### RECORD EXTRACTS
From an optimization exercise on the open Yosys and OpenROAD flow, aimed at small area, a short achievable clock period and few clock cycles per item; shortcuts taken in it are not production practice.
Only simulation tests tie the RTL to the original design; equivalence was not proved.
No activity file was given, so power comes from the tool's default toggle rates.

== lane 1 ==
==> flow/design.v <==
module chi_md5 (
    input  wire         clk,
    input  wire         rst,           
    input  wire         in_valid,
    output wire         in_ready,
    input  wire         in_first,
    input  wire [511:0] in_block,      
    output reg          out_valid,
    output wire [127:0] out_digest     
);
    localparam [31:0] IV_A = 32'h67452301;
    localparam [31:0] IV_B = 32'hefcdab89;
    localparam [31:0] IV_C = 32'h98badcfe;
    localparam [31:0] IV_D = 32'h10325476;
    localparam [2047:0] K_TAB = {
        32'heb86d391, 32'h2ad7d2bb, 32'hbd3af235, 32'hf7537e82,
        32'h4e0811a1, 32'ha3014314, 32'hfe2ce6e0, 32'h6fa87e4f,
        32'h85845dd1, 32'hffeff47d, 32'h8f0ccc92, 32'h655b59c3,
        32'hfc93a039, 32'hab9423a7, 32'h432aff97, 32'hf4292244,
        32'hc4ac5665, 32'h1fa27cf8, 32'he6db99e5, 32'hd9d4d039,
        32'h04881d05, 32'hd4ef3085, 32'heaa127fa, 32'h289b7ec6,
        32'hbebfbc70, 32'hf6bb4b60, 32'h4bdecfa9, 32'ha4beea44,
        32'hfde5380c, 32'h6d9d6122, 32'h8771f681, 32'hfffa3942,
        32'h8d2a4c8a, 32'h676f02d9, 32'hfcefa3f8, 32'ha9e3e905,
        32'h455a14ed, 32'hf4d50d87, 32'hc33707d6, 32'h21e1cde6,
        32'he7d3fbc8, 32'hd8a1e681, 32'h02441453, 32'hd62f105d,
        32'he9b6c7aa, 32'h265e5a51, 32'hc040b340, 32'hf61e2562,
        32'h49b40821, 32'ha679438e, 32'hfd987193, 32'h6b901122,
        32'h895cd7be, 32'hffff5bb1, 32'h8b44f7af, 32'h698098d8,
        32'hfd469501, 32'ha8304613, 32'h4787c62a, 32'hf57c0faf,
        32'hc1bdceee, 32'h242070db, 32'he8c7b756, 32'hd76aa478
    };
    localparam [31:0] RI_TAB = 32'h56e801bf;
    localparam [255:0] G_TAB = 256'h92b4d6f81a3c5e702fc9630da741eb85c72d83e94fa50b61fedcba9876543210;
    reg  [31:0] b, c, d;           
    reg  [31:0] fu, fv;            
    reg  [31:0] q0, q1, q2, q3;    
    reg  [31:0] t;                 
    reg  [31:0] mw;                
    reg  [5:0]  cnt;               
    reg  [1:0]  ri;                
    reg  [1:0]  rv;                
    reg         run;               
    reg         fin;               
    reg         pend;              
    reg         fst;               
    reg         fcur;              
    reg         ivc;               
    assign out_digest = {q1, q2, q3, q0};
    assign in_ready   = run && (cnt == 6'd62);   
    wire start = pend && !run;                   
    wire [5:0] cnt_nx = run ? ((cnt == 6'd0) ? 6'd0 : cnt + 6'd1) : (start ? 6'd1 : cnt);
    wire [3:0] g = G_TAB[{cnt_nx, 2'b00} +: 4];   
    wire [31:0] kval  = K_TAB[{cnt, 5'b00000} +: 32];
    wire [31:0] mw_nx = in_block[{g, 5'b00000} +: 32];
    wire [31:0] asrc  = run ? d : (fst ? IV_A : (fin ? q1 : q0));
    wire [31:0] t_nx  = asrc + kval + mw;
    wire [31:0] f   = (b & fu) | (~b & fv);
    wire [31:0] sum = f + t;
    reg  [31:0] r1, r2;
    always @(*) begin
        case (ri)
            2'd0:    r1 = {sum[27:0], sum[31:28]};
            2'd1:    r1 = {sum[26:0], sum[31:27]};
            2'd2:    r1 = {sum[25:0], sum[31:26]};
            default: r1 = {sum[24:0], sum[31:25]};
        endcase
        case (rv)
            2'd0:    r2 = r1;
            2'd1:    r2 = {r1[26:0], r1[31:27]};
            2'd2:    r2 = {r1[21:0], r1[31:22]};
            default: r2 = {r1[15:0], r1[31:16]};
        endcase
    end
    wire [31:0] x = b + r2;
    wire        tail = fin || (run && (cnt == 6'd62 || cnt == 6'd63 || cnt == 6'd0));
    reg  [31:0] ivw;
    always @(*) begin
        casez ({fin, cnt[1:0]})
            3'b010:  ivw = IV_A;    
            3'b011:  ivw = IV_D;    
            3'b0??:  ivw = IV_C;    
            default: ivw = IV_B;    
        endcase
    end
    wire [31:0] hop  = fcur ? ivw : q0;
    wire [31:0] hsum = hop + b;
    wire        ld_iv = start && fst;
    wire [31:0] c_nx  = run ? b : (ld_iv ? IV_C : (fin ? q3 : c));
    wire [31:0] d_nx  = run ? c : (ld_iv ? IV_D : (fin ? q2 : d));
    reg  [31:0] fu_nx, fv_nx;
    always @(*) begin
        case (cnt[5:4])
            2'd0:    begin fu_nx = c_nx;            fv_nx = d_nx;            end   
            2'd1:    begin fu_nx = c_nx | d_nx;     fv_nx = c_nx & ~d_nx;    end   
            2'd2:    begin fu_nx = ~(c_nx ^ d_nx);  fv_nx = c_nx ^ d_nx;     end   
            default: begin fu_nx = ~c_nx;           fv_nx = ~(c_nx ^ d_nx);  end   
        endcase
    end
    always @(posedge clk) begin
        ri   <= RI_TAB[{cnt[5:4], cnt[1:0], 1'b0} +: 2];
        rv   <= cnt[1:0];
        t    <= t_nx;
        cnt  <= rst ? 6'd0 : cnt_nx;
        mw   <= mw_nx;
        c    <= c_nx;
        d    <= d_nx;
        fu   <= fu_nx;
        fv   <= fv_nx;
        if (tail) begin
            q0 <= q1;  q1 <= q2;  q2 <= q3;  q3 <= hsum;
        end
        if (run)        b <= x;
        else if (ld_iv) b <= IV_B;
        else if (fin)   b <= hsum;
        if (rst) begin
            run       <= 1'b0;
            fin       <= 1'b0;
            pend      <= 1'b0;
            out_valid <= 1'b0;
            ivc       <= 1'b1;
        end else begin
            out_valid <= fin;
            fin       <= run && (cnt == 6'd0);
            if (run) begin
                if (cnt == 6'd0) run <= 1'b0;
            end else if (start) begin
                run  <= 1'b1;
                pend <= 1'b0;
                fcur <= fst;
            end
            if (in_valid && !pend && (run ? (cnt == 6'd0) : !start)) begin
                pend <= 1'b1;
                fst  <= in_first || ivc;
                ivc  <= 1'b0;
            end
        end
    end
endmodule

### TASK REQUIREMENTS
Copy all records verbatim.

### TASK ANSWER
From an optimization exercise on the open Yosys and OpenROAD flow, aimed at small area, a short achievable clock period and few clock cycles per item; shortcuts taken in it are not production practice.
Only simulation tests tie the RTL to the original design; equivalence was not proved.
No activity file was given, so power comes from the tool's default toggle rates.

== lane 1 ==
==> flow/design.v <==
module chi_md5 (
    input  wire         clk,
    input  wire         rst,           
    input  wire         in_valid,
    output wire         in_ready,
    input  wire         in_first,
    input  wire [511:0] in_block,      
    output reg          out_valid,
    output wire [127:0] out_digest     
);
    localparam [31:0] IV_A = 32'h67452301;
    localparam [31:0] IV_B = 32'hefcdab89;
    localparam [31:0] IV_C = 32'h98badcfe;
    localparam [31:0] IV_D = 32'h10325476;
    localparam [2047:0] K_TAB = {
        32'heb86d391, 32'h2ad7d2bb, 32'hbd3af235, 32'hf7537e82,
        32'h4e0811a1, 32'ha3014314, 32'hfe2ce6e0, 32'h6fa87e4f,
        32'h85845dd1, 32'hffeff47d, 32'h8f0ccc92, 32'h655b59c3,
        32'hfc93a039, 32'hab9423a7, 32'h432aff97, 32'hf4292244,
        32'hc4ac5665, 32'h1fa27cf8, 32'he6db99e5, 32'hd9d4d039,
        32'h04881d05, 32'hd4ef3085, 32'heaa127fa, 32'h289b7ec6,
        32'hbebfbc70, 32'hf6bb4b60, 32'h4bdecfa9, 32'ha4beea44,
        32'hfde5380c, 32'h6d9d6122, 32'h8771f681, 32'hfffa3942,
        32'h8d2a4c8a, 32'h676f02d9, 32'hfcefa3f8, 32'ha9e3e905,
        32'h455a14ed, 32'hf4d50d87, 32'hc33707d6, 32'h21e1cde6,
        32'he7d3fbc8, 32'hd8a1e681, 32'h02441453, 32'hd62f105d,
        32'he9b6c7aa, 32'h265e5a51, 32'hc040b340, 32'hf61e2562,
        32'h49b40821, 32'ha679438e, 32'hfd987193, 32'h6b901122,
        32'h895cd7be, 32'hffff5bb1, 32'h8b44f7af, 32'h698098d8,
        32'hfd469501, 32'ha8304613, 32'h4787c62a, 32'hf57c0faf,
        32'hc1bdceee, 32'h242070db, 32'he8c7b756, 32'hd76aa478
    };
    localparam [31:0] RI_TAB = 32'h56e801bf;
    localparam [255:0] G_TAB = 256'h92b4d6f81a3c5e702fc9630da741eb85c72d83e94fa50b61fedcba9876543210;
    reg  [31:0] b, c, d;           
    reg  [31:0] fu, fv;            
    reg  [31:0] q0, q1, q2, q3;    
    reg  [31:0] t;                 
    reg  [31:0] mw;                
    reg  [5:0]  cnt;               
    reg  [1:0]  ri;                
    reg  [1:0]  rv;                
    reg         run;               
    reg         fin;               
    reg         pend;              
    reg         fst;               
    reg         fcur;              
    reg         ivc;               
    assign out_digest = {q1, q2, q3, q0};
    assign in_ready   = run && (cnt == 6'd62);   
    wire start = pend && !run;                   
    wire [5:0] cnt_nx = run ? ((cnt == 6'd0) ? 6'd0 : cnt + 6'd1) : (start ? 6'd1 : cnt);
    wire [3:0] g = G_TAB[{cnt_nx, 2'b00} +: 4];   
    wire [31:0] kval  = K_TAB[{cnt, 5'b00000} +: 32];
    wire [31:0] mw_nx = in_block[{g, 5'b00000} +: 32];
    wire [31:0] asrc  = run ? d : (fst ? IV_A : (fin ? q1 : q0));
    wire [31:0] t_nx  = asrc + kval + mw;
    wire [31:0] f   = (b & fu) | (~b & fv);
    wire [31:0] sum = f + t;
    reg  [31:0] r1, r2;
    always @(*) begin
        case (ri)
            2'd0:    r1 = {sum[27:0], sum[31:28]};
            2'd1:    r1 = {sum[26:0], sum[31:27]};
            2'd2:    r1 = {sum[25:0], sum[31:26]};
            default: r1 = {sum[24:0], sum[31:25]};
        endcase
        case (rv)
            2'd0:    r2 = r1;
            2'd1:    r2 = {r1[26:0], r1[31:27]};
            2'd2:    r2 = {r1[21:0], r1[31:22]};
            default: r2 = {r1[15:0], r1[31:16]};
        endcase
    end
    wire [31:0] x = b + r2;
    wire        tail = fin || (run && (cnt == 6'd62 || cnt == 6'd63 || cnt == 6'd0));
    reg  [31:0] ivw;
    always @(*) begin
        casez ({fin, cnt[1:0]})
            3'b010:  ivw = IV_A;    
            3'b011:  ivw = IV_D;    
            3'b0??:  ivw = IV_C;    
            default: ivw = IV_B;    
        endcase
    end
    wire [31:0] hop  = fcur ? ivw : q0;
    wire [31:0] hsum = hop + b;
    wire        ld_iv = start && fst;
    wire [31:0] c_nx  = run ? b : (ld_iv ? IV_C : (fin ? q3 : c));
    wire [31:0] d_nx  = run ? c : (ld_iv ? IV_D : (fin ? q2 : d));
    reg  [31:0] fu_nx, fv_nx;
    always @(*) begin
        case (cnt[5:4])
            2'd0:    begin fu_nx = c_nx;            fv_nx = d_nx;            end   
            2'd1:    begin fu_nx = c_nx | d_nx;     fv_nx = c_nx & ~d_nx;    end   
            2'd2:    begin fu_nx = ~(c_nx ^ d_nx);  fv_nx = c_nx ^ d_nx;     end   
            default: begin fu_nx = ~c_nx;           fv_nx = ~(c_nx ^ d_nx);  end   
        endcase
    end
    always @(posedge clk) begin
        ri   <= RI_TAB[{cnt[5:4], cnt[1:0], 1'b0} +: 2];
        rv   <= cnt[1:0];
        t    <= t_nx;
        cnt  <= rst ? 6'd0 : cnt_nx;
        mw   <= mw_nx;
        c    <= c_nx;
        d    <= d_nx;
        fu   <= fu_nx;
        fv   <= fv_nx;
        if (tail) begin
            q0 <= q1;  q1 <= q2;  q2 <= q3;  q3 <= hsum;
        end
        if (run)        b <= x;
        else if (ld_iv) b <= IV_B;
        else if (fin)   b <= hsum;
        if (rst) begin
            run       <= 1'b0;
            fin       <= 1'b0;
            pend      <= 1'b0;
            out_valid <= 1'b0;
            ivc       <= 1'b1;
        end else begin
            out_valid <= fin;
            fin       <= run && (cnt == 6'd0);
            if (run) begin
                if (cnt == 6'd0) run <= 1'b0;
            end else if (start) begin
                run  <= 1'b1;
                pend <= 1'b0;
                fcur <= fst;
            end
            if (in_valid && !pend && (run ? (cnt == 6'd0) : !start)) begin
                pend <= 1'b1;
                fst  <= in_first || ivc;
                ivc  <= 1'b0;
            end
        end
    end
endmodule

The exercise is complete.